AS: eso me parece una de tus tantas bromas: “¡El camarero Kafka!”… Volviendo al tema anterior: la experiencia de casarte te hubiera ayudado a independizarte de tus padres.

FK: si alguna vez llegara a los cuarenta años, proba­blemente me casaría con una solterona de incisivos superiores pro­tuberantes, parcialmente descubiertos por el labio de arriba. Pero es difícil que llegue a los cuarenta: me lo dice, por ejemplo, la tensión que a menudo siento en la mitad izquierda del cráneo, que se me antoja una especie de lepra interna y que, si hago abstrac­ción del malestar y sólo decido observarlo, me produce la sensación de esos cortes trasversales del cráneo en los libros de texto, o de una disección indolora del cuerpo vivo, donde el cu­chillo, un poco refrescante, cuidadoso, deteniéndose a menudo, vol­viéndose atrás, y de vez en cuando descansando, recortara constantemente membranas finas como papeles al lado mismo de las partes cerebrales en pleno funcionamiento.

AS: ¿hablabas con tu madre de estos conflictos tuyos con la convivencia?

FK: hoy, durante el desayuno, hablé por casualidad con mi madre sobre casamientos e hijos. Apenas unas palabras, pero por primera vez pude comprobar claramente qué falsa y pueril es la imagen que mi madre se forja de mí. Me cree un joven sano, que padece a veces la ilusión de estar enfermo. Esta ilusión desaparecerá por sí sola con el tiempo. El casamiento, por supuesto, y los hijos, ya se encargarán de eso mejor que nadie. Entonces, también el interés en la literatura se reducirá al interés tal vez natural en un hombre educado.
Lo más pro­bable es que me enamore repentinamente de una muchacha y no quiera separarme más de ella, ni saber de otra cosa. Mi madre me dijo: “No era tu destino”, triste consuelo, lo peor es que por ahora es casi el único consuelo que necesito. Pero si me quedo soltero, tampoco será una desgracia, porque con el buen juicio que tengo sabré arreglarme.
Nunca tuve gran intimidad con las mujeres, excepto una vez: ella era una verdadera mujer y yo era un ser cargado de inocencia.

AS: y… ¿con aquella suiza que conociste…?

FK: ella era una niña y yo una perfecta confusión.

AS: pocas personas conocí cuya situación íntima fuera seme­jante a la tuya, sin embargo puedo imaginarme personas así.

FK: pero seguro que el cuervo secreto que revolotea constantemente en torno de tu cabeza como lo hace en torno de la mía, eso ni siquiera puedes imaginártelo.

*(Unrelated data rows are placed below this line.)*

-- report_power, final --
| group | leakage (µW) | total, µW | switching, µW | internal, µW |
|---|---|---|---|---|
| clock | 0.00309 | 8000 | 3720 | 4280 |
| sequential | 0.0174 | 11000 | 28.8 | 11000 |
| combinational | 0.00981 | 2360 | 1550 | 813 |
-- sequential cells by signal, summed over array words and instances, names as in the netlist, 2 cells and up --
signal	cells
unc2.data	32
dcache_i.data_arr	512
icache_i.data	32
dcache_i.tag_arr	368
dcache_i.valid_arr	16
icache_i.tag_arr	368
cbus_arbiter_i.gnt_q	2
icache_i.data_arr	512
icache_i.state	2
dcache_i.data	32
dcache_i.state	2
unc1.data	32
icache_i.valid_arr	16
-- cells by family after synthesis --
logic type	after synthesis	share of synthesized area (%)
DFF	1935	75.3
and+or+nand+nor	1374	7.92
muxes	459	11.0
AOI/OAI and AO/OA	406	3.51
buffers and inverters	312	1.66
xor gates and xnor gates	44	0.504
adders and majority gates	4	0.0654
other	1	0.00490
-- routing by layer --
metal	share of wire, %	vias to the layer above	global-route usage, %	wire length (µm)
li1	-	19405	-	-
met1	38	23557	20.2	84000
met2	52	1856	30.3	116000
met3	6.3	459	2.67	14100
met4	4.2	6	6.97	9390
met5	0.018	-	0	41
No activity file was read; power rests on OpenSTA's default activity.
[src/design/clk_synth_cfg.sv]
module clk_synth_cfg #(
    parameter int STARTUP_WAIT_CYCLES = 32768  // settle time before first config
) (
    input  logic                     slow_clk,
    input  logic                     resetS,
    input  logic                     wr_en,
    input  clk_synth_pkg::reg_addr_t wr_addr,
    input  clk_synth_pkg::reg_word_t wr_data,
    output logic                     dclk,
    output logic                     ddat,
    output logic                     dlen,
    output logic                     sync
);

    logic                     load_defaults;
    logic                     startup_done;
    logic                     go;
    clk_synth_pkg::reg_addr_t rd_index;
    clk_synth_pkg::reg_word_t rd_word;
    logic                     shift_req;
    logic                     shift_ack;
    clk_synth_pkg::reg_word_t shift_word;

    // chip samples on dclk rising, i.e. mid slow_clk cycle
    assign dclk = ~slow_clk;

    // ****************************************
    // blocks
    // ****************************************
    cfg_reg_bank u_bank (
        .slow_clk      (slow_clk),
        .resetS        (resetS),
        .wr_en         (wr_en),
        .wr_addr       (wr_addr),
        .wr_data       (wr_data),
        .load_defaults (load_defaults),
        .rd_index      (rd_index),
        .rd_word       (rd_word),
        .go            (go)
    );

    startup_seq #(
        .STARTUP_WAIT_CYCLES (STARTUP_WAIT_CYCLES)
    ) u_startup (
        .slow_clk      (slow_clk),
        .resetS        (resetS),
        .load_defaults (load_defaults),
        .startup_done  (startup_done)
    );

    write_seq u_write (
        .slow_clk     (slow_clk),
        .resetS       (resetS),
        .go           (go),
        .startup_done (startup_done),
        .rd_word      (rd_word),
        .shift_ack    (shift_ack),
        .rd_index     (rd_index),
        .shift_req    (shift_req),
        .shift_word   (shift_word),
        .sync         (sync)
    );

    serial_shifter u_shift (
        .slow_clk   (slow_clk),
        .resetS     (resetS),
        .shift_req  (shift_req),
        .shift_word (shift_word),
        .shift_ack  (shift_ack),
        .ddat       (ddat),
        .dlen       (dlen)
    );

endmodule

Sin antepasados, sin matrimonio, sin descendientes, con un anhelo salvaje de antepasados, de matrimonio, de descendientes. Todos ellos me tienden la mano pero demasiado lejos de mí.

Franz Kafka nació en Praga el 3 de julio de 1883 en el seno de una familia judía. De ninguna manera podría incluirlo dentro de los artistas esquizofrénicos o maníaco-depresivos, sin embargo el mundo creado por él, ese universo que la posteridad nominará como “kafkiano”, tiene vivencias de alucinaciones cenestésicas, ideas paranoides, dismorfofobias, vivencias de encierro, sometimiento al autoritarismo paterno, que podrían hacer pensar en una personalidad esquizoide. Fallece en Viena el 3 de junio de 1924, víctima de la tuberculosis, acompañado de unos pocos amigos; antes de morir, sufriendo dolores incoercibles le solicitó a su médico que le inyectara morfina en grandes cantidades. Como éste se negara, Franz lo enfrentó con una célebre admonición: “Mátame o eres un asesino”. Estaba por cumplir 41 años.

Tumba de la familia Kafka, en el cementerio de Praga Stranitz. 

En su tumba, en el cementerio judío de Praga Stranitz, yacen también su hermana Ottla y sus padres.